Smartphone-Enabled Aerosol Particle Analysis
Device
Yanna Li,1 Wei Pang,*1 Chen Sun,2 Qiang Zhou,2 Zuzeng Lin,1Ye Chang,2 Quanning Li,2
Menglun Zhang,*1, and Xuexin Duan*2,3
1State Key Laboratory of Precision Measuring Technology & Instruments,
2 College of Precision Instrument and Opto-Electronics Engineering, Tianjin University,
3Nanchang Institute for Microtechnology of Tianjin University, Tianjin 300072, China
Corresponding author: Xuexin Duan (e-mail: xduan@tju.edu.cn).
The authors gratefully acknowledge financial support from the Natural Science Foundation of China (NSFC Nos. 91743110, 61674114, 21861132001), the
National Key R&D Program of China (2017YFF0204600), Tianjin Applied Basic Research and Advanced Technology (17JCJQJC43600), the Foundation
for Talent Scientists of Nanchang Institute for Microtechnology of Tianjin University, and the 111 Project (B07014).

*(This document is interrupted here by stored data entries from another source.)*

## config.mk

```make
export PLATFORM = sky130hd
export DESIGN_NAME = hcbp_packer
export DESIGN_NICKNAME = d
export VERILOG_FILES = /design/src/sv/hcbp_pkg.sv /design/src/sv/hcbp_packer.sv
export SDC_FILE = /design/constraint.sdc
export NUM_CORES = 1
export LEC_CHECK = 0
export BUFFER_PORTS_ARGS = -buffer_cell sky130_fd_sc_hd__buf_2
export CORE_UTILIZATION = 35
export CTS_BUF_LIST = sky130_fd_sc_hd__clkbuf_16
export DETAILED_ROUTE_END_ITERATION = 7
export SLEW_MARGIN = 20
export SYNTH_ARGS = -nofsm -noshare
export SYNTH_HDL_FRONTEND = slang
export SYNTH_SLANG_ARGS = --single-unit
```

## constraint.sdc

```tcl
create_clock -name clock -period 4.55 [get_ports clock]
set_input_delay 0.91 -clock clock [delete_from_list [all_inputs] [get_ports clock]]
set_output_delay 0.91 -clock clock [all_outputs]
set_load 0.1 [all_outputs]
```

## src/sv/hcbp_pkg.sv

```systemverilog
// Shared types and constants of the prefix-code bit packer.
// No dependencies; imported by every module of the block.
`timescale 1ns / 1ps

package hcbp_pkg;

   // Request type codes
   localparam logic [1:0] REQ_WRITE  = 2'd0;
   localparam logic [1:0] REQ_ENCODE = 2'd1;
   localparam logic [1:0] REQ_FLUSH  = 2'd2;

   localparam int MAX_CODE_LEN = 32;
   localparam int CODE_CAP     = (MAX_CODE_LEN < 32) ? MAX_CODE_LEN : 32;
   localparam int DEF_NUM_SYMBOLS = 256;
   localparam int BYTE_BITS    = 8;

   typedef struct packed {
      logic [1:0]  req_type;
      logic [7:0]  symbol;
      logic [5:0]  code_length;
      logic [31:0] code_value;
   } hcbp_request_type;

   typedef struct packed {
      logic [7:0] out_byte;
      logic       is_last;
      logic [3:0] pad_bits;
      logic       error;
   } hcbp_result_type;

   // Table write transfer: symbol is truncated to the table depth downstream
   typedef struct packed {
      logic       enable;
      logic [7:0] symbol;
      logic [5:0] length;
      logic [31:0] code;
   } hcbp_twr_type;

   typedef struct packed {
      logic [5:0]  length;
      logic [31:0] code;
   } hcbp_entry_type;

endpackage

```

## src/sv/hcbp_packer.sv

```systemverilog
// Request sequencer and bit packer: decodes requests, drives the code table,
// merges code bits with pending bits and emits one byte per cycle. Uses hcbp_pkg.
`timescale 1ns / 1ps

module hcbp_packer import hcbp_pkg::*; #(
   parameter int NUM_SYMBOLS = DEF_NUM_SYMBOLS
) (
   input  logic             clock,
   input  logic             reset,
   input  logic             start,
   output logic             busy,
   input  hcbp_request_type req_data,
   output hcbp_twr_type     tbl_wr,
   output logic             tbl_rd_enable,
   output logic [7:0]       tbl_rd_symbol,
   input  hcbp_entry_type   tbl_entry,
   output logic             rsp_valid,
   output hcbp_result_type  rsp_data
);

   typedef enum logic [1:0] {
      ST_IDLE,
      ST_LOOKUP,
      ST_EMIT
   } state_type;

   state_type       state_ff, state_in;
   logic [6:0]      pend_bits_ff, pend_bits_in;
   logic [2:0]      pend_cnt_ff, pend_cnt_in;
   logic [38:0]     acc_ff, acc_in;
   logic [5:0]      total_ff, total_in;
   logic            miss_ff, miss_in;
   logic            rsp_valid_ff, rsp_valid_in;
   hcbp_result_type rsp_ff, rsp_in;

   logic        accept;
   logic        in_range;
   logic [5:0]  len_sat;
   logic [32:0] code_mask;
   logic [31:0] code_bits;
   logic [38:0] merged;
   logic [5:0]  merged_total;
   logic [5:0]  remain;

   assign accept   = start && (state_ff == ST_IDLE);
   assign in_range = ({1'b0, req_data.symbol} < 9'(NUM_SYMBOLS));
   assign len_sat  = (req_data.code_length > 6'(CODE_CAP)) ? 6'(CODE_CAP)
                                                          : req_data.code_length;

   assign tbl_wr.enable = accept && (req_data.req_type == REQ_WRITE) && in_range;
   assign tbl_wr.symbol = req_data.symbol;
   assign tbl_wr.length = len_sat;
   assign tbl_wr.code   = req_data.code_value;
   assign tbl_rd_enable = accept && (req_data.req_type == REQ_ENCODE);
   assign tbl_rd_symbol = req_data.symbol;

   // Stored lengths never exceed 32, so the mask fits in 33 bits
   assign code_mask    = (33'd1 << tbl_entry.length) - 33'd1;
   assign code_bits    = tbl_entry.code & code_mask[31:0];
   assign merged       = {32'd0, pend_bits_ff} | ({7'd0, code_bits} << pend_cnt_ff);
   assign merged_total = {3'd0, pend_cnt_ff} + tbl_entry.length;
   assign remain       = total_ff - 6'(BYTE_BITS);

   always_comb begin
      state_in     = state_ff;
      pend_bits_in = pend_bits_ff;
      pend_cnt_in  = pend_cnt_ff;
      acc_in       = acc_ff;
      total_in     = total_ff;
      miss_in      = miss_ff;
      rsp_valid_in = 1'b0;
      rsp_in       = rsp_ff;
      unique case (state_ff)
         ST_IDLE: begin
            if (accept) begin
               case (req_data.req_type)
                  REQ_ENCODE: begin
                     miss_in  = !in_range;
                     state_in = ST_LOOKUP;
                  end
                  REQ_FLUSH: begin
                     rsp_valid_in = 1'b1;
                     rsp_in = '{out_byte: {1'b0, pend_bits_ff}, is_last: 1'b1,
                                pad_bits: 4'(BYTE_BITS) - {1'b0, pend_cnt_ff},
                                error: 1'b0};
                     pend_bits_in = '0;
                     pend_cnt_in  = '0;
                  end
                  default: ;
               endcase
            end
         end
         ST_LOOKUP: begin
            if (miss_ff || (tbl_entry.length == 6'd0)) begin
               rsp_valid_in = 1'b1;
               rsp_in = '{out_byte: 8'd0, is_last: 1'b1, pad_bits: 4'd0, error: 1'b1};
               state_in = ST_IDLE;
            end else if (merged_total < 6'(BYTE_BITS)) begin
               // no byte completes; pending bits above the count are already zero
               pend_bits_in = merged[6:0];
               pend_cnt_in  = merged_total[2:0];
               state_in     = ST_IDLE;
            end else begin
               acc_in   = merged;
               total_in = merged_total;
               state_in = ST_EMIT;
            end
         end
         ST_EMIT: begin
            rsp_valid_in = 1'b1;
            rsp_in = '{out_byte: acc_ff[7:0], is_last: (remain < 6'(BYTE_BITS)),
                       pad_bits: 4'd0, error: 1'b0};
            acc_in   = acc_ff >> BYTE_BITS;
            total_in = remain;
            if (remain < 6'(BYTE_BITS)) begin
               pend_bits_in = acc_ff[14:8];
               pend_cnt_in  = remain[2:0];
               state_in     = ST_IDLE;
            end
         end
         default: state_in = ST_IDLE;
      endcase
   end

   always_ff @(posedge clock) begin
      if (reset) begin
         state_ff     <= ST_IDLE;
         pend_bits_ff <= '0;
         pend_cnt_ff  <= '0;
         rsp_valid_ff <= 1'b0;
         miss_ff      <= 1'b0;
      end else begin
         state_ff     <= state_in;
         pend_bits_ff <= pend_bits_in;
         pend_cnt_ff  <= pend_cnt_in;
         rsp_valid_ff <= rsp_valid_in;
         miss_ff      <= miss_in;
      end
      acc_ff   <= acc_in;
      total_ff <= total_in;
      rsp_ff   <= rsp_in;
   end

   assign busy      = (state_ff != ST_IDLE);
   assign rsp_valid = rsp_valid_ff;
   assign rsp_data  = rsp_ff;

endmodule

```

# Word level (Yosys, flattened, before mapping)
# Cells that the tools add are included.
[classes]
n_mux = 33
shift = 2
n_div = 0
bitwise = 2
n_mul = 0
addsub = 4
order_cmp = 3
n_eq_ne = 12
n_reduce_logical = 13
[ops]
columns = ["cell", "n"]
rows = [
  ["39-bit two-way mux", 2],
  ["39-bit one-hot mux with 2 select lines", 1],
  ["14-bit two-way mux", 3],
  ["14-bit one-hot mux with 3 select lines", 1],
  ["7-bit by 39-bit bitwise OR with 39-bit output", 1],
  ["32-bit by 3-bit left shift with 39-bit output", 1],
  ["7-bit two-way mux", 5],
  ["32-bit bitwise AND", 1],
  ["1-bit by 6-bit left shift with 32-bit output (first input constant)", 1],
  ["32-bit by 1-bit subtractor with 32-bit output (second input constant)", 1],
  ["7-bit one-hot mux with 3 select lines", 1],
  ["6-bit two-way mux", 3],
  ["3-bit two-way mux", 5],
  ["6-bit by 4-bit less-than comparator with 1-bit output (second input constant)", 2],
  ["2-bit != test (second input constant)", 6],
  ["6-bit one-hot mux with 2 select lines", 1],
  ["2-bit two-way mux", 5],
  ["3-bit one-hot mux with 3 select lines", 1],
  ["3-bit by 6-bit adder with 6-bit output", 1],
  ["6-bit greater-than comparator (second input constant)", 1],
  ["6-bit zero test", 1],
  ["2-bit one-hot mux with 3 select lines", 1],
  ["3-bit AND reduction", 2],
  ["6-bit AND reduction", 1],
  ["12 further kinds", 21],
]
[word_totals]
mem_bits_rw = 0
output_inout_bits = 72
latchBits = 0
n_memories = 0
elab_cells = 79
inputBits = 89
mem_bits_ro = 0
register_bits = 72

# Depth between registers and ports, before layout
# Gate-level depths: netlist of the first run.
[logic_depth]
depth_word = 8
mapped_depth = 13
ltp_nobuf = 9

# Least setup slack after synthesis of the first run
# Ideal clock, no wire load.
[synth_timing]
path_kind = "input port to flip-flop"
startpoint = "input tbl_entry[32] (netlist name)"
endpoint = "register acc_ff[0] (enable)"
path_stages = 6
arrival_time_ps = 4058
setup_slack_ps = 36
t_required_ps = 4093
path_cell_list = "ha_1 -> fa_1 -> a21oi_1 -> o21ai_0 -> o211a_1 -> o22ai_1"
[synth_via]
elab_chain_cells = 4
elab_cells_between_ends = 6
classes_between = "1 x add/sub; 1 x order compare; 2 x eq/ne; 2 x reduce/logical"
[synth_rtl]
columns = ["item", "line", "text"]
rows = [
  ["start, declared", "hcbp_packer.sv:16", "input hcbp_entry_type tbl_entry,"],
  ["3-bit by 6-bit adder with 6-bit output", "hcbp_packer.sv:61", "assign merged_total = {3'd0, pend_cnt_ff} + tbl_entry.length;"],
  ["6-bit by 4-bit less-than comparator with 1-bit output", "hcbp_packer.sv:98", "end else if (merged_total < 6'(BYTE_BITS)) begin"],
  ["2-bit != test (no source line)", "--", ""],
  ["3-bit AND reduction (no source line) (*)", "--", ""],
  ["end signal, assigned", "hcbp_packer.sv:139", "acc_ff <= acc_in;"],
  ["end, declared", "hcbp_packer.sv:30", "logic [38:0] acc_ff, acc_in;"],
]
# Mark *: on every way between the ends. The rest lies on a longest branch, timed or not.
# A chain may end at the register's enable or synchronous reset.

# Final worst setup path of the first run
[layout_timing]
startpoint = "input tbl_entry[33] (netlist name)"
endpoint = "register acc_ff[34], data pin"
[layout_via]
elab_chain_cells = 8
[layout_rtl]
columns = ["item", "line", "text"]
rows = [
  ["1-bit by 6-bit left shift with 32-bit output", "hcbp_packer.sv:58", "assign code_mask = (33'd1 << tbl_entry.length) - 33'd1;"],
  ["32-bit by 1-bit subtractor with 32-bit output", "hcbp_packer.sv:58", ""],
  ["32-bit bitwise AND", "hcbp_packer.sv:59", "assign code_bits = tbl_entry.code & code_mask[31:0];"],
  ["32-bit by 3-bit left shift with 39-bit output", "hcbp_packer.sv:60", "assign merged = {32'd0, pend_bits_ff} | ({7'd0, code_bits} << pend_cnt_ff);"],
  ["7-bit by 39-bit bitwise OR with 39-bit output", "hcbp_packer.sv:60", ""],
  ["39-bit two-way mux", "hcbp_packer.sv:98", ""],
  ["39-bit two-way mux", "hcbp_packer.sv:94", "if (miss_ff || (tbl_entry.length == 6'd0)) begin"],
  ["39-bit one-hot mux with 2 select lines", "hcbp_packer.sv:73", "unique case (state_ff)"],
]
# Every way passes these cells. The select of a mux whose other input is x is not followed.

==> results of run 1 <==
[worst max-delay path by stage]
| stage | end | slack (ns) | start |
|---|---|---|---|
| after floorplan | acc_ff[0]$_DFFE_PP_ | 0.04 | tbl_entry[32] |
| after global placement | acc_ff[12]$_DFFE_PP_ | 0.69 | tbl_entry[35] |
| after detailed placement | acc_ff[34]$_SDFFCE_PP0P_ | 0.59 | tbl_entry[33] |
| after CTS | acc_ff[34]$_SDFFCE_PP0P_ | 0.95 | tbl_entry[33] |
| after global routing | acc_ff[23]$_DFFE_PP_ | 0.66 | tbl_entry[33] |
| final | acc_ff[34]$_SDFFCE_PP0P_ | 0.91 | tbl_entry[33] |
[Yosys cell counts (6+ instances only)]
cell type / instances / area (um2)
a211oi_1: 7 / 52.55
a21o_1: 8 / 60.06
a21oi_1: 26 / 130.1
a221o_1: 6 / 60.06
a22oi_1: 9 / 67.56
a31oi_1: 9 / 56.30
a32oi_1: 7 / 61.31
and2_1: 11 / 68.82
buf_1: 7 / 26.28
buf_2: 11 / 55.05
buf_4: 50 / 375.4
buf_6: 10 / 112.6
clkbuf_1: 28 / 105.1
dfxtp_1: 13 / 260.3
edfxtp_1: 59 / 1772
ha_1: 10 / 125.1
inv_1: 18 / 67.56
mux2_2: 7 / 78.83
mux2i_1: 8 / 80.08
nand2_1: 65 / 244.0
nand2b_1: 7 / 43.79
nand3_1: 40 / 200.2
nand4_1: 6 / 37.54
nor2_1: 41 / 153.9
nor2b_1: 15 / 93.84
nor3_1: 11 / 55.05
o211ai_1: 16 / 120.1
o21ai_0: 24 / 120.1
o221ai_1: 14 / 122.6
o31ai_1: 6 / 45.04
or3_1: 7 / 43.79
xnor2_1: 7 / 61.31
xor2_1: 6 / 52.55
[cell type report]
class | instances | area share
multi-input cells | 489 | 0.5183
flip-flops and latches | 72 | 0.3149
repair buffers | 84 | 0.06973
well taps | 220 | 0.04261
clock buffers | 9 | 0.03486
inverters | 21 | 0.01220
clock inverters | 7 | 0.007360
[flip-flops by register name, indices dropped and copies added (netlist names)]
name          cells
rsp_data         14
pend_cnt_ff       3
state_ff          2
rsp_valid         1
pend_bits_ff      7
total_ff          6
acc_ff           39
[power groups by stage]
stage / sequential [W] / combinational (W) / clock [W]
2_1_floorplan: 0.000822 / 0.000428 / 0
3_3_place_gp: 0.000768 / 0.000370 / 0
3_5_place_dp: 0.000768 / 0.000374 / 0
4_1_cts: 0.000754 / 0.000375 / 0.000666
5_1_grt: 0.000756 / 0.000402 / 0.000697
6_report: 0.000754 / 0.000376 / 0.000656
[per-stage QoR]
stage                       util  area, um2  setup WS, ns  hold slack (ns)  instances
after CTS                 0.3841       6460        0.9496           0.4718        902
after global placement    0.3679       6187        0.6943           0.4479        886
after detailed placement  0.3679       6187        0.5876           0.4544        886
after floorplan                -       6120       0.03556           0.4323        688
final                     0.3841       6460        0.9143           0.4744        902
after global routing      0.3841       6460        0.6592           0.5095        902
[cells by family after synthesis]
kind of cell               Yosys count  synth area share
AOI/OAI and AO/OA                  206            0.2615
xor gates and xnor gates            13           0.01861
adders and majority gates           11           0.02372
buffers and inverters              127            0.1231
DFF                                 72            0.3320
muxes                               18           0.03190
and+or+nand+nor                    241            0.2092
[worst register-to-register path: stages, from the launching register on]
cell and delay, ns:
dfxtp_2 0.33, buf_4 0.49, fa_1 0.34, a21oi_1 0.09, or3_1 0.36, o211a_1 0.17
o22ai_4 0.10, buf_4 0.50
[routing by layer]
metal / track usage / part of all wire / vias to the layer above
met3: 0.03968 / 0.074 / 58
met4: 0.07553 / 0.028 / 0
met2: 0.3374 / 0.48 / 292
li1: - / - / 2542
met1: 0.2582 / 0.42 / 2547
met5: 0 / 0 / -
==> impl_metrics.ini, run 1 <==
[clock_tree]
root_buffer = clkbuf_16
clk_latency_ns = 0.34
path_clk_slew_ns = 0.06
cts_buffers = 9
post_cts_buffers = 0
clk_path_buf_depth = 2
cts_tree = yes
cts_sinks = 72
ctsResizeCount = 0
ctsHoldBuffers = 0
htree_levels = 3

[worst_setup_path]
cp_data_required_time_ns = 4.63
r2r.worst_path.cells = 7
arrival_ns = 3.71
cp.depth = 10
crit_path_start_kind = primary input
critPathSlowestCell = ha_1
max_stage_delay_ns = 0.66
crit_type = in2reg
r2r_end = acc_ff[36]$_SDFFCE_PP0P_
cp_top_family = buffers and inverters
crit_path_max_fanout = 28
reg2reg_from = pend_cnt_ff[1]$_SDFFE_PP0P_
reg2reg_slack_ns = 1.77
endpoint_kind = flip-flop
cp_num_buf_inv = 2
path_cells = buf_2, nor2_1, nand2_1, ha_1, buf_4, o31ai_1, mux2i_1, o31ai_1, mux2_2, nor2_1

[yosys]
ys_warn_count = 0
synth_fp_nets = 788
synth_edf_count = 59
synth_cells = 688
synth_seq_cells = 72
postSynth.asyncResetShare = 0
seq_area_frac_synth = 0.3320
synth.distinct_cells = 91
avgSynthCellArea_um2 = 8.895
synthFlopType = edfxtp_1
synth_area_um2 = 6120

[pwr]
p_sw_w = 0.0005603
pwr-share-comb = 0.211
p_leak_nw = 2.291
total_power_w = 0.001786
p_sw_frac = 0.3137
internal_power_w = 0.001226
power_density_nw_per_um2 = 276.5
ir_drop_mv = 0.2149
seq_power_share = 0.422
pwr-share-clk = 0.367

[place]
dp_hpwl_um = 12730
gp_congestion = 0.9100
port_buffers = 72

[status]
status = completed

[sta]
max-slew-margin-rel = 0.3719
drv_slew = 0
rsz0062_at_grt = false
fin_skew_ns = 0.01025
finalSetupViolations = 0
hold_viol_final = 0
worst_slew_pin_slew_ns = 0.9387
setup_tns_ns = 0
min_period_ns = 3.636
max_freq_ghz = 0.2751
fin_crit_sh = 0.7991

[die]
dieArea_um2 = 18020
ioPinCount = 161
die_w_um = 134.2
initial_core_util = 0.3639
die_h_um = 134.2
core_area_um2 = 16820
num_rows = 47

[global_routing]
grt_max_degree = 60
antenna_found_initial = 0
grt_pass1_wl_um = 28290
grt_pass1_vias = 5302
track_usage = 0.2024
grt_overflow = 0

[cells_and_area]
final_common_cell = buf_2
antenna_cells = 0
syn_to_final_growth_pct = 5.561
multiInputGateArea_um2 = 3348
seq_area_um2 = 2034
nFillCells = 1712
layout.nets = 777
final_cell_mix = 72 x buf_2, 65 x nand2_1, 59 x edfxtp_1, 41 x nor2_1, 40 x nand3_1
drive_gt1_frac = 0.2067

[worst_hold_path]
hold_end = pend_bits_ff[1]$_SDFFE_PP0P_
hp-start = pend_bits_ff[1]$_SDFFE_PP0P_
hp-class = reg2reg
whs_path_depth = 1

[drt]
initialDrtViolationCount = 492
ant_nets = 0
drc = 0
first_pass_iters = 5
num_vias = 5439
wl_um = 17820
via_per_inst = 6.030
wl_per_cell_um = 19.76

[job]
maxCapViolCount = 0
Power figures use the tool's default switching activity.
==> run 2, diff against run 1 <==
==> constraint.sdc (replaced) <==
create_clock -name clock -period 3.3 [get_ports clock]
set_input_delay 0.66 -clock clock [delete_from_list [all_inputs] [get_ports clock]]
set_output_delay 0.66 -clock clock [all_outputs]
set_load 0.1 [all_outputs]
==> run 2 against run 1 <==
Via count up 2.8%. First-iteration DRC count is 8.1% lower. Final area up 2.8%. Critical endpoint is now acc_ff[6]$_DFFE_PP_. Flip-flop and latch count did not move. Hold slack gained 0.0022 ns. Setup slack worse by 0.49 ns.
==> impl_metrics.ini, run 2 (synthesized netlist as in run 1, its figures left out) <==
[drt]
wl_per_cell_um = 19.40
ant_nets = 0
first_pass_iters = 5
num_vias = 5591
via_per_inst = 6.071
wl_um = 17870
initialDrtViolationCount = 452
drc = 0

[worst_setup_path]
cp_data_required_time_ns = 3.49
crit_path_start_kind = primary input
crit_type = in2reg
arrival_ns = 3.07
endpoint_kind = flip-flop
crit_path_max_fanout = 10

[place]
gp_congestion = 0.8999
dp_hpwl_um = 13120
port_buffers = 72

[clock_tree]
clk_path_buf_depth = 2
path_clk_slew_ns = 0.06
ctsResizeCount = 0
ctsHoldBuffers = 0
post_cts_buffers = 0
cts_buffers = 9
root_buffer = clkbuf_16
clk_latency_ns = 0.35
cts_tree = yes
htree_levels = 3
cts_sinks = 72

[status]
status = completed

[global_routing]
grt_max_degree = 57
grt_pass1_wl_um = 28400
antenna_found_initial = 0
track_usage = 0.2019
grt_overflow = 0
grt_pass1_vias = 5336

[sta]
fin_skew_ns = 0.005498
min_period_ns = 2.879
fin_crit_sh = 0.8724
max-slew-margin-rel = 0.3784
finalSetupViolations = 0
hold_viol_final = 0
max_freq_ghz = 0.3474
whs_ns = 0.4766
setup_tns_ns = 0
drv_slew = 0
worst_slew_pin_slew_ns = 0.9290
rsz0062_at_grt = false

[job]
maxCapViolCount = 0

[pwr]
total_power_w = 0.002521
p_leak_nw = 2.390
power_density_nw_per_um2 = 379.5
ir_drop_mv = 0.3653

[cells_and_area]
top_register = acc_ff
largest_reg_flops = 39
layout.nets = 796
drive_gt1_frac = 0.2325
antenna_cells = 0
syn_to_final_growth_pct = 8.526
final_cell_mix = 72 x buf_2, 65 x nand2_1, 59 x edfxtp_1, 41 x nor2_1, 40 x nand3_1
post-route-util = 0.3949
final_common_cell = buf_2

[die]
dieArea_um2 = 18020
die_w_um = 134.2
num_rows = 47
initial_core_util = 0.3639
ioPinCount = 161
core_area_um2 = 16820
die_h_um = 134.2

[worst_hold_path]
hp-class = reg2reg
## run 2: worst paths after layout
check	end	start	slack, ns	depth (start not counted)
hold reg to reg	pend_bits_ff[1]$_SDFFE_PP0P_	pend_bits_ff[1]$_SDFFE_PP0P_	0.48	1
setup reg to reg	pend_bits_ff[0]$_SDFFE_PP0P_	pend_cnt_ff[1]$_SDFFE_PP0P_	0.66	9
setup / recovery	acc_ff[6]$_DFFE_PP_	tbl_entry[35]	0.42	10
hold / removal	pend_bits_ff[1]$_SDFFE_PP0P_	pend_bits_ff[1]$_SDFFE_PP0P_	0.48	1
## run 2: per-layer routing
layer	vias to the layer above	routed length (um)	global-route usage
met5	-	0	0
met4	0	394	0.07678
met1	2695	7297	0.2508
met2	275	8657	0.3420
met3	39	1522	0.04271
li1	2582	-	-
## run 2: final cells by class
cell class | instances | area, um2
Fill cell | 1726 | 10180
Multi-Input combinational cell | 489 | 3358
Sequential cell | 72 | 2034
Timing Repair Buffer | 103 | 605.6
Tap cell | 220 | 275.3
Clock buffer | 9 | 225.2
Inverter | 21 | 78.83
Clock inverter | 7 | 63.81
## run 2: critical path: stages
cell and delay (ns):
buf_2 0.11, nor4_2 0.36, nand3_1 0.14, ha_1 0.36
buf_4 0.22, o21ai_4 0.07, mux2i_2 0.42, a21oi_2 0.15
a221o_1 0.40, a2bb2oi_1 0.18
## run 2: stage by stage
stage / std cells / setup slack, ns / area, um2
4_1_cts: 921 / 0.4711 / 6641
3_5_place_dp: 905 / 0.1060 / 6352
6_report: 921 / 0.4211 / 6641
2_1_floorplan: 688 / 0.02963 / 6136
3_3_place_gp: 905 / 0.1972 / 6352
5_1_grt: 921 / 0.2502 / 6641
## run 2: power by group
group | switching (W) | internal (W)
registers | 0.0000120 | 0.00103
logic | 0.000367 | 0.000167
clock network | 0.000422 | 0.000525
total | 0.000801 | 0.00172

ABSTRACT The health effects of suspended particulate matter (PM) in the air are well documented;
however, there is a lack of convenient tools to recognize and quantify PM onsite. Here, we design and
fabricate a portable PM analysis system to realize onsite aerosol particle analysis. The system contains a
micromachined virtual impactor (VI), a thermophoretic deposition chip and a smartphone-based portable
imaging device. Silicon dioxide (SiO2) particles and polystyrene sphere (PLS) particles are used to verify
the micro-sized VI with an accurate cut-off diameter of 2 μm (PM2). After separation, the fine particles are
thermally deposited on a replaceable film. Then, a smartphone connected with a hand-held optical
microscope is applied to directly image and analyze the deposited particles with the assistance of a self-
developed Android application; thus, the size and distribution of the particles can be acquired immediately.
The PM analysis device is successfully applied to analyze the particle content from a smoking cigarette as a
real complex sample demonstration. Considering the compact integration of the particle separation,
collection, detection and analysis components, the reported PM analysis device is promising for point-of-
need outdoor and indoor air quality monitoring.
INDEX TERMS virtual impactor, particulate matter, smartphone, Android application
I. INTRODUCTION
Particulate matter (PM) suspended in the atmosphere is
harmful to human health. In particular, particles with
diameters less than 2.5 µm (PM2.5) are capable of
penetrating deeply into respiratory systems and causing
serious health problems, such as cardiorespiratory mortality
[1] and cardiovascular disease [2]. It has been reported that
a 4.34 μg/m3 increase in PM2.5 may lead to a 138%
increase in the risk of Alzheimer’s disease [3]. In addition,
tobacco particles are the most frequently inhaled PM in our
daily life [4]. Developing tools that can provide rapid PM
analysis is generally required. In recent years, increasing
attention has been paid to the development of portable
devices or systems to provide onsite PM analysis including
the particle size distribution [5]-[6], mass concentration [7]-
[10], surface structure [11]-[12] and composition [13]-[15].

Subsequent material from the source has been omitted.